Our study has several limitations. First, our study population exclusively included Japanese patients. Consequently, we cannot extrapolate these results to other circumstances. In fact, a previous study showed that the demographic characteristics of patients with trauma in Japan were different from those in other developed countries. In particular, the prehospital treatment provided by emergency medical services might differ from area to area. In our study cohort, approximately half of the patients received non‐invasive oxygen supplementation and few patients received i.v. infusion of fluids. Furthermore, Japanese emergency medical services are not allowed to perform tracheal intubation for patients except in case of cardiopulmonary arrest. We should keep this in mind when interpreting the results of our study. Second, in‐hospital mortality, the primary outcome of our study, can be influenced by many factors other than severity of trauma, such as treatment decision (e.g. withdrawal of the treatment). Therefore, we evaluated the association between the qSOFA score and requirement of transfusion using sensitivity analysis and confirmed similar results. Third, we evaluated consciousness using two different scales, the GCS and the JCS, which hampered the validity of our results. As consciousness is commonly evaluated by the JCS in the prehospital setting and the GCS in the hospital setting in Japan, our result might be applicable only to Japanese clinical settings. Thus, the generalizability of our results outside Japan is not guaranteed. Similarly, the vital signs were evaluated by different observers, mostly by emergency medical services personnel in prehospital settings and by physicians or nurses in hospital settings. For example, substantial interobserver difference in respiratory rate measurements was reported by a recent study, which could influence the results of our study. Future studies are required to validate our results. Finally, consciousness, which is one of the three variables in the qSOFA score, could be affected by various factors, such as alcohol, addiction, and mental illness, other than brain injury. This can influence the result of our study, and we should cautiously interpret the predictive ability of the qSOFA score.

Conclusions

Repeated calculations of qSOFA score improved its predictive accuracy for in‐hospital mortality in trauma patients. Specifically, we should consider an increasing qSOFA score as a “red flag” to prompt clinicians to further evaluate patients and implement more aggressive interventions for patients in the emergency department, when required.

Disclosure

Approval of the research protocol: The protocol for this research project was approved by a suitably constituted Ethics Committee of the institution and it conforms to the provisions of the Declaration of Helsinki. Committee of Wakayama Medical University, approval number 2632.
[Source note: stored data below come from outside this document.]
<file path="config.mk">
export PLATFORM = sky130hd
export DESIGN_NAME = wli_divider
export DESIGN_NICKNAME = d
export VERILOG_FILES = /design/src/wli_divider.sv
export SDC_FILE = /design/constraint.sdc
export NUM_CORES = 1
export LEC_CHECK = 0
export ABC_AREA = 1
export BUFFER_PORTS_ARGS = -buffer_cell sky130_fd_sc_hd__buf_2
export CORE_AREA = 2 2 139 141
export DETAILED_ROUTE_END_ITERATION = 10
export DIE_AREA = 0 0 141 143
export SYNTH_ARGS = -nofsm -noshare
export SYNTH_HDL_FRONTEND = slang
export SYNTH_SLANG_ARGS = --single-unit
</file>
<file path="constraint.sdc">
create_clock -name clk -period 3.6 [get_ports clk]
set_input_delay 0.18 -clock clk [delete_from_list [all_inputs] [get_ports clk]]
set_output_delay 0.18 -clock clk [all_outputs]
set_load 0.01 [all_outputs]
</file>
[src/hw/rtl/arp_pkg.sv]
// ----------------------------------------------------------------------------
// arp_pkg
// Relocation type numbers, status codes and byte swap helpers.
// ----------------------------------------------------------------------------
`default_nettype none

package arp_pkg;

  // ELF relocation type numbers
  localparam logic [11:0] T_ABS64              = 12'd257;
  localparam logic [11:0] T_PREL32             = 12'd261;
  localparam logic [11:0] T_LD_PREL_LO19       = 12'd273;
  localparam logic [11:0] T_ADR_LO21           = 12'd274;
  localparam logic [11:0] T_ADR_PREL_PG_HI21   = 12'd275;
  localparam logic [11:0] T_ADD_ABS_LO12_NC    = 12'd277;
  localparam logic [11:0] T_JUMP26             = 12'd282;
  localparam logic [11:0] T_CALL26             = 12'd283;
  localparam logic [11:0] T_LDST64_ABS_LO12_NC = 12'd286;

  // Status codes
  localparam logic [1:0] ST_OK       = 2'd0;
  localparam logic [1:0] ST_MISALIGN = 2'd1;
  localparam logic [1:0] ST_UNKNOWN  = 2'd2;

  // Internal patch kinds after decode
  localparam logic [2:0] K_PASS  = 3'd0;
  localparam logic [2:0] K_ABS64 = 3'd1;
  localparam logic [2:0] K_PREL  = 3'd2;
  localparam logic [2:0] K_LO19  = 3'd3;
  localparam logic [2:0] K_HI21  = 3'd4;
  localparam logic [2:0] K_ABS12 = 3'd5;
  localparam logic [2:0] K_JUMP  = 3'd6;
  localparam logic [2:0] K_LDST  = 3'd7;

  // Control carried from operand select to the adder stage
  typedef struct packed {
    logic       swap64;
    logic       swap32;
    logic       half;
    logic [1:0] status;
  } add_ctrl_t;

  function automatic logic [31:0] swap32(input logic [31:0] x);
    return {x[7:0], x[15:8], x[23:16], x[31:24]};
  endfunction

  function automatic logic [63:0] swap64(input logic [63:0] x);
    return {swap32(x[31:0]), swap32(x[63:32])};
  endfunction

endpackage

`default_nettype wire

[src/hw/rtl/aarch64_reloc_patch.sv]
// ----------------------------------------------------------------------------
// aarch64_reloc_patch
// Applies one AArch64 ELF relocation to a 64-bit word per transfer.
// ----------------------------------------------------------------------------
//  channel | direction | payload
//  s_*     | in        | tdata: old_word[63:0], symbol_value[127:64],
//          |           |        patch_address[191:128]; tuser: action[11:0]
//  m_*     | out       | tdata: new_word[63:0]; tuser: status[1:0]
//  cfg_*   | in        | cfg_wdata: elf_big_endian
//
// Three register stages: decode and subtract, operand select, add and swap.
// One transfer per cycle while m_tready is high, through s1, s2 and s3.
// rst clears all stage valid bits and elf_big_endian.
// Each stage holds while the one after it is full and stalled, so a stall on
// m_tready reaches s_tready only when all three stages are occupied.
// ----------------------------------------------------------------------------
`default_nettype none

module aarch64_reloc_patch
  import arp_pkg::*;
(
  input  wire logic         clk,
  input  wire logic         rst,
  // config
  input  wire logic         cfg_we,
  input  wire logic         cfg_wdata,
  // input stream
  input  wire logic         s_tvalid,
  output      logic         s_tready,
  input  wire logic [191:0] s_tdata,   // old_word, symbol_value, patch_address
  input  wire logic [11:0]  s_tuser,   // action
  // output stream
  output      logic         m_tvalid,
  input  wire logic         m_tready,
  output      logic [63:0]  m_tdata,   // new_word
  output      logic [1:0]   m_tuser    // status
);

  logic elf_big_endian;

  // stage valids and advance enables
  logic s1_valid, s2_valid, s3_valid;
  logic s1_ready, s2_ready, s3_ready;

  assign s3_ready = !s3_valid || m_tready;
  assign s2_ready = !s2_valid || s3_ready;
  assign s1_ready = !s1_valid || s2_ready;
  assign s_tready = s1_ready;

  // configuration register
  always_ff @(posedge clk) begin
    if (rst) begin
      elf_big_endian <= 1'b0;
    end else if (cfg_we) begin
      elf_big_endian <= cfg_wdata;
    end
  end

  // ---------------- stage 1: decode, subtract ----------------
  logic [63:0] in_word, in_sym, in_addr;
  logic [2:0]  dec_kind;
  logic [1:0]  dec_status;

  assign in_word = s_tdata[63:0];
  assign in_sym  = s_tdata[127:64];
  assign in_addr = s_tdata[191:128];

  always_comb begin
    dec_kind   = K_PASS;
    dec_status = ST_OK;
    case (s_tuser)
      T_ABS64:            dec_kind = K_ABS64;
      T_PREL32:           dec_kind = K_PREL;
      T_LD_PREL_LO19:     dec_kind = K_LO19;
      T_ADR_LO21: begin
        if (in_sym[1:0] != 2'b00) dec_status = ST_MISALIGN;
        else                      dec_kind   = K_LO19;
      end
      T_ADR_PREL_PG_HI21: dec_kind = K_HI21;
      T_ADD_ABS_LO12_NC:  dec_kind = K_ABS12;
      T_JUMP26,
      T_CALL26:           dec_kind = K_JUMP;
      T_LDST64_ABS_LO12_NC: begin
        if (in_sym[2:0] != 3'b000) dec_status = ST_MISALIGN;
        else                       dec_kind   = K_LDST;
      end
      default:            dec_status = ST_UNKNOWN;
    endcase
  end

  logic [2:0]  s1_kind;
  logic [1:0]  s1_status;
  logic [63:0] s1_word, s1_sym;
  logic [31:0] s1_delta;
  logic [20:0] s1_page;

  always_ff @(posedge clk) begin
    if (rst) begin
      s1_valid <= 1'b0;
    end else if (s1_ready) begin
      s1_valid <= s_tvalid;
    end
  end

  always_ff @(posedge clk) begin
    if (s1_ready && s_tvalid) begin
      s1_kind   <= dec_kind;
      s1_status <= dec_status;
      s1_word   <= in_word;
      s1_sym    <= in_sym;
      // only the low bits of each difference reach the patched field
      s1_delta  <= in_sym[31:0] - in_addr[31:0];
      s1_page   <= in_sym[32:12] - in_addr[32:12];
    end
  end

  // ---------------- stage 2: operand select ----------------
  logic [63:0] sel_a, sel_b;
  add_ctrl_t   sel_ctrl;

  always_comb begin
    sel_a           = s1_word;
    sel_b           = 64'd0;
    sel_ctrl.swap64 = 1'b0;
    sel_ctrl.swap32 = 1'b0;
    sel_ctrl.half   = 1'b1;
    sel_ctrl.status = s1_status;
    case (s1_kind)
      K_ABS64: begin
        sel_a           = elf_big_endian ? swap64(s1_word) : s1_word;
        sel_b           = s1_sym;
        sel_ctrl.swap64 = elf_big_endian;
        sel_ctrl.half   = 1'b0;
      end
      K_PREL: begin
        sel_a           = {s1_word[63:32],
                           elf_big_endian ? swap32(s1_word[31:0]) : s1_word[31:0]};
        sel_b           = {32'd0, s1_delta};
        sel_ctrl.swap32 = elf_big_endian;
      end
      K_LO19:  sel_b = {32'd0, 8'd0, s1_delta[20:2], 5'd0};
      K_HI21:  sel_b = {32'd0, 1'b0, s1_page[1:0], 5'd0, s1_page[20:2], 5'd0};
      K_ABS12: sel_b = {32'd0, 10'd0, s1_sym[11:0], 10'd0};
      K_JUMP:  sel_b = {32'd0, 6'd0, s1_delta[27:2]};
      K_LDST:  sel_b = {32'd0, 13'd0, s1_sym[11:3], 10'd0};
      default: sel_ctrl.half = 1'b0;   // pass-through: word + 0
    endcase
  end

  logic [63:0] s2_a, s2_b;
  add_ctrl_t   s2_ctrl;

  always_ff @(posedge clk) begin
    if (rst) begin
      s2_valid <= 1'b0;
    end else if (s2_ready) begin
      s2_valid <= s1_valid;
    end
  end

  always_ff @(posedge clk) begin
    if (s2_ready && s1_valid) begin
      s2_a    <= sel_a;
      s2_b    <= sel_b;
      s2_ctrl <= sel_ctrl;
    end
  end

  // ---------------- stage 3: add, swap back ----------------
  logic [63:0] sum, res_word;

  assign sum = s2_a + s2_b;

  always_comb begin
    if (s2_ctrl.half) begin
      res_word = {s2_a[63:32], s2_ctrl.swap32 ? swap32(sum[31:0]) : sum[31:0]};
    end else begin
      res_word = s2_ctrl.swap64 ? swap64(sum) : sum;
    end
  end

  logic [63:0] s3_word;
  logic [1:0]  s3_status;

  always_ff @(posedge clk) begin
    if (rst) begin
      s3_valid <= 1'b0;
    end else if (s3_ready) begin
      s3_valid <= s2_valid;
    end
  end

  always_ff @(posedge clk) begin
    if (s3_ready && s2_valid) begin
      s3_word   <= res_word;
      s3_status <= s2_ctrl.status;
    end
  end

  assign m_tvalid = s3_valid;
  assign m_tdata  = s3_word;
  assign m_tuser  = s3_status;

endmodule

`default_nettype wire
Informed consent: Informed consent was waived because of the retrospective nature of the study.

Registry and registration no. of the trial: UMIN‐CTR, UMIN000037249 (registered 3 July 2019, https://upload.umin.ac.jp/cgi‐open‐bin/ctr/ctr_view.cgi?recptno=R000042402).

Animal studies: N/A.

Conflict of interest: Dr. Miyamoto reports the receipt of lecture fees from Becton Dickinson, Maruishi Pharmaceutical, and Radiometer.